Work to be completed
Please state how many lines in the records below contain the word "registers"; the number alone is the answer.

Supplied entries

################

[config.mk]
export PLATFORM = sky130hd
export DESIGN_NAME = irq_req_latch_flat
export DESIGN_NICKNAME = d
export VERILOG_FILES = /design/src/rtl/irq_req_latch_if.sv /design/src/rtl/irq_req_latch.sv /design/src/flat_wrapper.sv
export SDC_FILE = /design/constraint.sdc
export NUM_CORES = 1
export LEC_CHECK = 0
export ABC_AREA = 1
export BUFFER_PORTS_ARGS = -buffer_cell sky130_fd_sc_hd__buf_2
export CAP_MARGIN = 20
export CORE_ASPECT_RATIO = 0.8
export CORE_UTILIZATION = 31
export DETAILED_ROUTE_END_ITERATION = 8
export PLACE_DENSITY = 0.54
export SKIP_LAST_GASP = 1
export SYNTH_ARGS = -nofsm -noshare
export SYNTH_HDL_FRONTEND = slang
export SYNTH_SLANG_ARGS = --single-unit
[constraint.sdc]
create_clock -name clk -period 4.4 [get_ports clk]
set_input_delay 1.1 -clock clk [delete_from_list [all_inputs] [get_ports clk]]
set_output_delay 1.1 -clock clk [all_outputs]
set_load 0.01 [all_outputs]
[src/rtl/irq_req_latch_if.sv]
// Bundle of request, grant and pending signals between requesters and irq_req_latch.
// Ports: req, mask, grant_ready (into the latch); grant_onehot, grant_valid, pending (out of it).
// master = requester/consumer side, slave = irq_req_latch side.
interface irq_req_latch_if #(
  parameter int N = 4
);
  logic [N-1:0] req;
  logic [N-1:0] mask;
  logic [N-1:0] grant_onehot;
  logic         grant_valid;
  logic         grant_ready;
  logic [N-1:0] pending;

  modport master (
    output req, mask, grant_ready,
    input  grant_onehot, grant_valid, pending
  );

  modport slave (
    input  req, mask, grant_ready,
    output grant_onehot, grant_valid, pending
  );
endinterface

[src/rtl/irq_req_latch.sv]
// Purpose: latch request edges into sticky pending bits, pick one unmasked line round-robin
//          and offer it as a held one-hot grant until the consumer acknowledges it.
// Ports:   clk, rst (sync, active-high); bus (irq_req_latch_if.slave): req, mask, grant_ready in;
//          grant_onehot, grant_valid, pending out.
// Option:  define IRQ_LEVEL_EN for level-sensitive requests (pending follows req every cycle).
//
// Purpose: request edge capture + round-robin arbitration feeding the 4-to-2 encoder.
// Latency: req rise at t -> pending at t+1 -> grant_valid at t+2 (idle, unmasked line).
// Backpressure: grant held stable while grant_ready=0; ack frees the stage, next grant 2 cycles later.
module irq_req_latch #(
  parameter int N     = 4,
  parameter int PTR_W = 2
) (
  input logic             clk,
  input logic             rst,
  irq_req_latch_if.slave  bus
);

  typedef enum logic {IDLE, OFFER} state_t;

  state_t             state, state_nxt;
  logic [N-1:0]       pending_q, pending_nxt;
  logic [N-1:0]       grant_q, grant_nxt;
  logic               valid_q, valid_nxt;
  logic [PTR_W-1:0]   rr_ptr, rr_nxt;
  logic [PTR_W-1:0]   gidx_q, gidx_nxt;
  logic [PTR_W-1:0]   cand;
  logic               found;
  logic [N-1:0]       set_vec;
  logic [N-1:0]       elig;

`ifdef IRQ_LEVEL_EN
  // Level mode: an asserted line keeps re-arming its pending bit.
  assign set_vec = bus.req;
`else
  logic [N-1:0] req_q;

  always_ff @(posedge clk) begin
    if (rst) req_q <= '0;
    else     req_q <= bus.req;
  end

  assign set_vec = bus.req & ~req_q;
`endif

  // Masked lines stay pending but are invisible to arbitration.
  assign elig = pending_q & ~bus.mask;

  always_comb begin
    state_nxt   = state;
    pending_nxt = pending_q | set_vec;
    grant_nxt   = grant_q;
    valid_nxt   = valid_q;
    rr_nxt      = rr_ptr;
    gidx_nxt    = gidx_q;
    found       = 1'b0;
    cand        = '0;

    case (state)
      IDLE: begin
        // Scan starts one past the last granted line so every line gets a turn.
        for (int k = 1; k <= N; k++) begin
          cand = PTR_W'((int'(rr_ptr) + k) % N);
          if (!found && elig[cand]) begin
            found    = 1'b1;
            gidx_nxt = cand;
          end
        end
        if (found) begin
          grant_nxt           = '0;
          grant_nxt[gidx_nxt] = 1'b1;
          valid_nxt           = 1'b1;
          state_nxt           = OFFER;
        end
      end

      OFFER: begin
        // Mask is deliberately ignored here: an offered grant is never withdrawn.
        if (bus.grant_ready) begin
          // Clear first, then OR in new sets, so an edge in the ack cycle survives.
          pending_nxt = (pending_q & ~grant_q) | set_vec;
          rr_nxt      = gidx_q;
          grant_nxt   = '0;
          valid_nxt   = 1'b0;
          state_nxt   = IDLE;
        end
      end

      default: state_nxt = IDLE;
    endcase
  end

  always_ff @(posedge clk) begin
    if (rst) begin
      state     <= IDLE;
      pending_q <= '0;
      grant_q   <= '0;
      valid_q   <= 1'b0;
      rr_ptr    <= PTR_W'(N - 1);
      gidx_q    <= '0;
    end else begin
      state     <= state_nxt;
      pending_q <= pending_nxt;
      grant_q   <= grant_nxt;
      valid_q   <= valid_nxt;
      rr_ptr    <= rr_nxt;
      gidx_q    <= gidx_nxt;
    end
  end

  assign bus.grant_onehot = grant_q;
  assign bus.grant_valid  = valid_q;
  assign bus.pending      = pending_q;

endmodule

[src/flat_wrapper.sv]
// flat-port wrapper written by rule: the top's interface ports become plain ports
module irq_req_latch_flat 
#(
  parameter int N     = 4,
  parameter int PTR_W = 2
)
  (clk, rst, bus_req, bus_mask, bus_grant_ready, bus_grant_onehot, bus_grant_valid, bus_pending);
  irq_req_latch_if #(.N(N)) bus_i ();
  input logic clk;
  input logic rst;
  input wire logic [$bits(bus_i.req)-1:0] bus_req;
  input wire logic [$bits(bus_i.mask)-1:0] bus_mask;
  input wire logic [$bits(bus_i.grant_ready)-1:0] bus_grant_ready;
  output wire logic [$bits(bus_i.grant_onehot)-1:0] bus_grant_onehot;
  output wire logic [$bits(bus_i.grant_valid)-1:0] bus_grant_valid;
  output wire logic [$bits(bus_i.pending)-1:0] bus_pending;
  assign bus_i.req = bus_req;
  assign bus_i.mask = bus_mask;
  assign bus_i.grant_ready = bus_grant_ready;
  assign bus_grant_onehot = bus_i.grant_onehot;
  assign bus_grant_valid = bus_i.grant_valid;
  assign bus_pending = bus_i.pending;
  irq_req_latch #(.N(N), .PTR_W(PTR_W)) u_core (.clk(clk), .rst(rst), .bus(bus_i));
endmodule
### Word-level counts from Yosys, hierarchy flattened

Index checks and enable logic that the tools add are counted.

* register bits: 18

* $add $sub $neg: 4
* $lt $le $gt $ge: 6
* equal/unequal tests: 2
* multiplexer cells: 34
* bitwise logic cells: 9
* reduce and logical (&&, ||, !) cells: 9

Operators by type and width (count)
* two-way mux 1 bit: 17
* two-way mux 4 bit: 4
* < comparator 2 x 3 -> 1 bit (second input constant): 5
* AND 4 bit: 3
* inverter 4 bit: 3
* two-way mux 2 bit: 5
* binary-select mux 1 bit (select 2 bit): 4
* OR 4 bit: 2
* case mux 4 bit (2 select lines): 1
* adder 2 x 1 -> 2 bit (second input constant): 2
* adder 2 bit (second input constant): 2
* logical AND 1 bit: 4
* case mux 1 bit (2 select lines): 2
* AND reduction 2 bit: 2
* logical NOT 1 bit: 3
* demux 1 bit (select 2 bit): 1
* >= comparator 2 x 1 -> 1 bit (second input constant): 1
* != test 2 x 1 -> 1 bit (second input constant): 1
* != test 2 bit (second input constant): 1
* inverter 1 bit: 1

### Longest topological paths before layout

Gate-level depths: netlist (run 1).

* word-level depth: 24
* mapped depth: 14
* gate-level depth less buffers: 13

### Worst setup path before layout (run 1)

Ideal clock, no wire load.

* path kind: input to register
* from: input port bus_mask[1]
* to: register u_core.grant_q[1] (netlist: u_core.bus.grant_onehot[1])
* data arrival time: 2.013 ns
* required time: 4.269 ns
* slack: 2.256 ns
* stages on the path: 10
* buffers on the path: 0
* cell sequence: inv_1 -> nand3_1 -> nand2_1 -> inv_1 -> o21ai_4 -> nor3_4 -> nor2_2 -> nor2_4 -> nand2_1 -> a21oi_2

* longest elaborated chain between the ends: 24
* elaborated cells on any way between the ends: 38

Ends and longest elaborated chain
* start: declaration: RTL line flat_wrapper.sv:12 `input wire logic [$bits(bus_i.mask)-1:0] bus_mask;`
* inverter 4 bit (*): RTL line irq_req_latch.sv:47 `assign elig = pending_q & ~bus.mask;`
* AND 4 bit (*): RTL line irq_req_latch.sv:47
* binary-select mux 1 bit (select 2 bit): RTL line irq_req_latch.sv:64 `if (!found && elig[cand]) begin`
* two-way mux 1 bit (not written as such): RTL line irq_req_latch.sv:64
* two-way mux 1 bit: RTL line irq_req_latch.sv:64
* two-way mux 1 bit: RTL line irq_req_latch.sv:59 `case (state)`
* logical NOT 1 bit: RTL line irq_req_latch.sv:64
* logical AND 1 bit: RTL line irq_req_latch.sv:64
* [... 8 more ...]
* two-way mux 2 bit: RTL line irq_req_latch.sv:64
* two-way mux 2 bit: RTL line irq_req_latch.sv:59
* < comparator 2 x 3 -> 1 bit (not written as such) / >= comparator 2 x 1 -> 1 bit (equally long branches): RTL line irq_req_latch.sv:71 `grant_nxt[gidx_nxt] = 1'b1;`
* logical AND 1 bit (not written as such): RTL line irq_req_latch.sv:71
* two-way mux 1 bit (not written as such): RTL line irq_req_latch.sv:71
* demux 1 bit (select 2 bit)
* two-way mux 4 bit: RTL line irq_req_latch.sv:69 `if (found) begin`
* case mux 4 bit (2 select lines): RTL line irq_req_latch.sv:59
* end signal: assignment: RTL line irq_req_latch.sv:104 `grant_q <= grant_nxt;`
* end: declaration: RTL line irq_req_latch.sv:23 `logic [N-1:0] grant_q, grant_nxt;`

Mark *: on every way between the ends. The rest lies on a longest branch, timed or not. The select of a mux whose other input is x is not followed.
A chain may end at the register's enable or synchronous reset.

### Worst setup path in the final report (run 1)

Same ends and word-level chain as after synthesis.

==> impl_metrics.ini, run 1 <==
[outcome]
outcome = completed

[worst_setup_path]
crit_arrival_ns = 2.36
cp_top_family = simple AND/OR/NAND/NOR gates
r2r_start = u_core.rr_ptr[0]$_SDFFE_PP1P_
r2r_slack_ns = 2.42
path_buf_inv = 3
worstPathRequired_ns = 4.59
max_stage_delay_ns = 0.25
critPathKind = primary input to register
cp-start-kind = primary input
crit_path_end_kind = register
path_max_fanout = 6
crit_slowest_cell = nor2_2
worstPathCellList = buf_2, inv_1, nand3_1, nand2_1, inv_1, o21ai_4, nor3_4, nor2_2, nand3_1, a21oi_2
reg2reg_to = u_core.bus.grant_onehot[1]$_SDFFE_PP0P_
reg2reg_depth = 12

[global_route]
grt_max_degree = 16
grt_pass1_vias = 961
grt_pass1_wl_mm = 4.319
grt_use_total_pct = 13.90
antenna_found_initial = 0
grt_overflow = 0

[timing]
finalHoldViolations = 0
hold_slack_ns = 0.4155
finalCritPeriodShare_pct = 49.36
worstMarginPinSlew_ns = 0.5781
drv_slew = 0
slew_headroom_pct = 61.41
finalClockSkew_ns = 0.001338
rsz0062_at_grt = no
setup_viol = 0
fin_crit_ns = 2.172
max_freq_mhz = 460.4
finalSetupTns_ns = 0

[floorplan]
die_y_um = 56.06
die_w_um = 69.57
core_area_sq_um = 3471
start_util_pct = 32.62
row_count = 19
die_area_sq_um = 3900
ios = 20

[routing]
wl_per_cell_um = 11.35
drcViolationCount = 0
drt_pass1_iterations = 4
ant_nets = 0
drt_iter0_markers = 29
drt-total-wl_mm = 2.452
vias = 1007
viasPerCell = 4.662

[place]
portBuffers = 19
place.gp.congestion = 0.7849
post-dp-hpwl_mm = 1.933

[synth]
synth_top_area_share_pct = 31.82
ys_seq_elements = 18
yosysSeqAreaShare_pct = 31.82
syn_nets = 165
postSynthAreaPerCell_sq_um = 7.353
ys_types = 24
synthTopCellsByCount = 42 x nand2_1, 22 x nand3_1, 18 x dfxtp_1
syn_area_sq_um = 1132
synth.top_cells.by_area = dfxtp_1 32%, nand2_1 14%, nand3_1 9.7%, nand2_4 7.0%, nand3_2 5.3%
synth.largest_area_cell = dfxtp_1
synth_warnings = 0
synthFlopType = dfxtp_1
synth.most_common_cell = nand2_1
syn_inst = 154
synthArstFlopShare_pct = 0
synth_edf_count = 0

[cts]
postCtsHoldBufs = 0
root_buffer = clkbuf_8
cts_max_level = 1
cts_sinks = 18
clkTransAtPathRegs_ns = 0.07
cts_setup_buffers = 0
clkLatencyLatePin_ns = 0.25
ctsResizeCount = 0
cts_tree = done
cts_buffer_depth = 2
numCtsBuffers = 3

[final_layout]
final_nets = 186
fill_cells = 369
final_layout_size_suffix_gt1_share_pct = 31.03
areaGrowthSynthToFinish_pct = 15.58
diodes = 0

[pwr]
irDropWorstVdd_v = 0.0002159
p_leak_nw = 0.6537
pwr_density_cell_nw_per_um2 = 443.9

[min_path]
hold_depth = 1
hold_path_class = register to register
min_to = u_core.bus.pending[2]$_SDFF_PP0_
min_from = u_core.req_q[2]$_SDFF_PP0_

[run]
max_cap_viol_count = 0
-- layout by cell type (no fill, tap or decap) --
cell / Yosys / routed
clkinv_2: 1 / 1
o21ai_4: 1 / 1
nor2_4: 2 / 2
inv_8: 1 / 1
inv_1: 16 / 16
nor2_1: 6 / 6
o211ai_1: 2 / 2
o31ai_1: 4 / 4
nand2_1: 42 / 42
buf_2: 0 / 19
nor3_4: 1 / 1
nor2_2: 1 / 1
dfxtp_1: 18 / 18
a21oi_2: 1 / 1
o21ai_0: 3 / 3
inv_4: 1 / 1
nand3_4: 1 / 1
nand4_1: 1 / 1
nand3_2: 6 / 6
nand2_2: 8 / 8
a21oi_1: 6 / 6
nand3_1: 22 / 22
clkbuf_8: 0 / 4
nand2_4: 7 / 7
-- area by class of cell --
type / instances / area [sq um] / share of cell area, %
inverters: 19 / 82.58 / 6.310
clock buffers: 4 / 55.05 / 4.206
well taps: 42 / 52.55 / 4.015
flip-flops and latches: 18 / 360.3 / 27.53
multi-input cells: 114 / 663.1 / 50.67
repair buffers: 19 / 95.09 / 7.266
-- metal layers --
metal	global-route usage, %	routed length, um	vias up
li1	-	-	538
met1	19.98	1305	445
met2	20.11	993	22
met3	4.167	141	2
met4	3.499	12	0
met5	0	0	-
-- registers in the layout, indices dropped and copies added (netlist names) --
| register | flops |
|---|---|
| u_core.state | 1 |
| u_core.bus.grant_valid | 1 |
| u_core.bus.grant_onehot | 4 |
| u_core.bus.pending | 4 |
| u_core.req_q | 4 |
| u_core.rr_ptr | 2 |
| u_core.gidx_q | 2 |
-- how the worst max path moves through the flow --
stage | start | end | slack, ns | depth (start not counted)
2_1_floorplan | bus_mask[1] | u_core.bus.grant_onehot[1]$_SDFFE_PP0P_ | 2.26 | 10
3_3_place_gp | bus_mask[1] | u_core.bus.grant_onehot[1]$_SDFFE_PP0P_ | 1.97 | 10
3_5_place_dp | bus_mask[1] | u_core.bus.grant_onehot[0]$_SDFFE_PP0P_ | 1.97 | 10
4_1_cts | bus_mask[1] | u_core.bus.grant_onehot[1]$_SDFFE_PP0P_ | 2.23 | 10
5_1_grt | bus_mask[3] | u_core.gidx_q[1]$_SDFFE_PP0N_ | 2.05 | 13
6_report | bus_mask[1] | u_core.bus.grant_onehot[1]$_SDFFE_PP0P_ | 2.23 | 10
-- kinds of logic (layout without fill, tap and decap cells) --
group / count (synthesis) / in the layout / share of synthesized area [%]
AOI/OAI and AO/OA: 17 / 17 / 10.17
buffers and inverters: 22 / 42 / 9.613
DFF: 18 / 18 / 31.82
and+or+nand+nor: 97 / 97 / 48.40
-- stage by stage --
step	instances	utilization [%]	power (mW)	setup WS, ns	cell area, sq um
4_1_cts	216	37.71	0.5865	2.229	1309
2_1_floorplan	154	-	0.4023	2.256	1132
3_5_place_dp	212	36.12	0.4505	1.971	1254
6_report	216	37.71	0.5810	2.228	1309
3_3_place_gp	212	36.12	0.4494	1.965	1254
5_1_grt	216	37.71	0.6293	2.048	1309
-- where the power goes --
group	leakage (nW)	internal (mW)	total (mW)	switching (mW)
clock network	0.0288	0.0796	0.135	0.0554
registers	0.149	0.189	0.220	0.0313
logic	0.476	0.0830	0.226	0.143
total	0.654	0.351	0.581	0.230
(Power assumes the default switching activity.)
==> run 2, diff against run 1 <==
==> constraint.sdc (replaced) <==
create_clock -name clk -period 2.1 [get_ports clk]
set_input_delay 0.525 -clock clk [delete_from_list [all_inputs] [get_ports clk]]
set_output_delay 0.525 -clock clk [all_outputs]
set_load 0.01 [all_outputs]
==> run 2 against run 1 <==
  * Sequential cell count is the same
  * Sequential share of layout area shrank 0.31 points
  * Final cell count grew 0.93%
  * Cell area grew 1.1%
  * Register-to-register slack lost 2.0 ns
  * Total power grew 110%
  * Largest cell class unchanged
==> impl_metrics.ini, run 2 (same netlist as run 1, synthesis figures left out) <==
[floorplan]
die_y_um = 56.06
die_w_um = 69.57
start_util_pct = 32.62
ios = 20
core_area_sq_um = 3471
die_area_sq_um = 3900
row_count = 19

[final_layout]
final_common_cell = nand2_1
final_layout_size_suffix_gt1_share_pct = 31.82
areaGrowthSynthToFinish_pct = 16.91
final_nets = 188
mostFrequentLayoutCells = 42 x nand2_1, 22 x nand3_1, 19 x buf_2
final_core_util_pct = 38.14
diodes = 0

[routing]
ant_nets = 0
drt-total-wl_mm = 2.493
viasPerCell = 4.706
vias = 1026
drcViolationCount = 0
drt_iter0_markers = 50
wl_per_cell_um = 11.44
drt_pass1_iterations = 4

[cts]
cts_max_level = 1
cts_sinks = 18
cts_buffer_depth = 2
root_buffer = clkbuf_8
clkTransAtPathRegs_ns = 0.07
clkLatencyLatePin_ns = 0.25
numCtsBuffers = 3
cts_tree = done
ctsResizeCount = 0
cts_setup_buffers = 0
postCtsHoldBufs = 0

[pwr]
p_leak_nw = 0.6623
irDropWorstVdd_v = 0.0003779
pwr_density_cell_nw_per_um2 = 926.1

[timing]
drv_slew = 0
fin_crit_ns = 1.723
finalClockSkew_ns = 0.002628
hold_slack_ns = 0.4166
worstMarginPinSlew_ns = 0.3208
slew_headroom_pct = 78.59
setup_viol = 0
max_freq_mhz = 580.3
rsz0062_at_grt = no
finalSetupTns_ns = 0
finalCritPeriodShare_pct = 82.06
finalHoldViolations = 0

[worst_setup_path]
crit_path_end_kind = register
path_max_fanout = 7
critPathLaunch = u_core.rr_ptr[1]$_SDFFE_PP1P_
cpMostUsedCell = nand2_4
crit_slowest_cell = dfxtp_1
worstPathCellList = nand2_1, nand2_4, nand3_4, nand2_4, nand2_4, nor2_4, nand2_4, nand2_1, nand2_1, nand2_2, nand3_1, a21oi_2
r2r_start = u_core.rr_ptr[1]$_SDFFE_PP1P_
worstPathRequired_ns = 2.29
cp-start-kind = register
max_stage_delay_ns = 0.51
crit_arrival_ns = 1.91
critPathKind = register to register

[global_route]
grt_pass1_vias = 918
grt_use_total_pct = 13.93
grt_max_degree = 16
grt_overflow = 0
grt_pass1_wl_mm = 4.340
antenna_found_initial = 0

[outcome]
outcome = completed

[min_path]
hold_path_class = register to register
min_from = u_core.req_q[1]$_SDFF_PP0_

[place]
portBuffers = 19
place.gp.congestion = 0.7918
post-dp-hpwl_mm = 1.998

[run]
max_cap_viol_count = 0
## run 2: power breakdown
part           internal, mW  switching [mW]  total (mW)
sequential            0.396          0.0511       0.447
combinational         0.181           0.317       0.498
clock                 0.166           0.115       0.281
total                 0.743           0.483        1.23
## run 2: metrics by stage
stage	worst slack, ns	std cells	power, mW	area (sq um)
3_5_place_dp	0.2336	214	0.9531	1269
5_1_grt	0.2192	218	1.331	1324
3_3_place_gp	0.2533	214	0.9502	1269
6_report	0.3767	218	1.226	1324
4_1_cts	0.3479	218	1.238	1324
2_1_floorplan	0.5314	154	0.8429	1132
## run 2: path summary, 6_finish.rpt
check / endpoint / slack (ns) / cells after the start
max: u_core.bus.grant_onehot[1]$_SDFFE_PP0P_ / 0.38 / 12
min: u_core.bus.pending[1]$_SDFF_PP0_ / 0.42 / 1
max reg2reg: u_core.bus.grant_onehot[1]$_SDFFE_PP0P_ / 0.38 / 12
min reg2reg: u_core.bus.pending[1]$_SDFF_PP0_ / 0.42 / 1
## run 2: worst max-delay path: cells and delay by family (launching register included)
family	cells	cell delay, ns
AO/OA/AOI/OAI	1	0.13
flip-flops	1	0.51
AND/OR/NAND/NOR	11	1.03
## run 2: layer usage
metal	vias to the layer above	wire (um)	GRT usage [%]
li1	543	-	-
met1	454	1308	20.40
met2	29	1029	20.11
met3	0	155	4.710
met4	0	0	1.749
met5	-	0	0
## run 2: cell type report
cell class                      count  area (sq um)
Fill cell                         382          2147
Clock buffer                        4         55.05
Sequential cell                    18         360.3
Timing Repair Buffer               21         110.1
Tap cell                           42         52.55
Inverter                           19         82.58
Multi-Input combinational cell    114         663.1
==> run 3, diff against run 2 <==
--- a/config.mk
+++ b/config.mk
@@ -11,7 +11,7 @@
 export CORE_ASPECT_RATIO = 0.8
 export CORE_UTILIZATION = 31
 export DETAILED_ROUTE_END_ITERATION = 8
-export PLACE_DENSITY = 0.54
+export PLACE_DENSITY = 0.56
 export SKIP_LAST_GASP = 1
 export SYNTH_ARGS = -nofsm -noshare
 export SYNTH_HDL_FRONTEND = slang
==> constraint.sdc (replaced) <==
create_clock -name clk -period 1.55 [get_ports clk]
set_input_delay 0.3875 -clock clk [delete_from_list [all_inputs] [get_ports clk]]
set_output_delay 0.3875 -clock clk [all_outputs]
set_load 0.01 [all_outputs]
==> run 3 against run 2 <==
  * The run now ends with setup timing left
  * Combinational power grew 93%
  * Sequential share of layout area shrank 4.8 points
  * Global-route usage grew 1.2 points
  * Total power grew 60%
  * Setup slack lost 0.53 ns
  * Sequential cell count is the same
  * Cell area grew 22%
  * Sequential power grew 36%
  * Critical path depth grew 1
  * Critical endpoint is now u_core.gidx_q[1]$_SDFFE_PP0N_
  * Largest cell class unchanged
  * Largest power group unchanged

################

Response area
2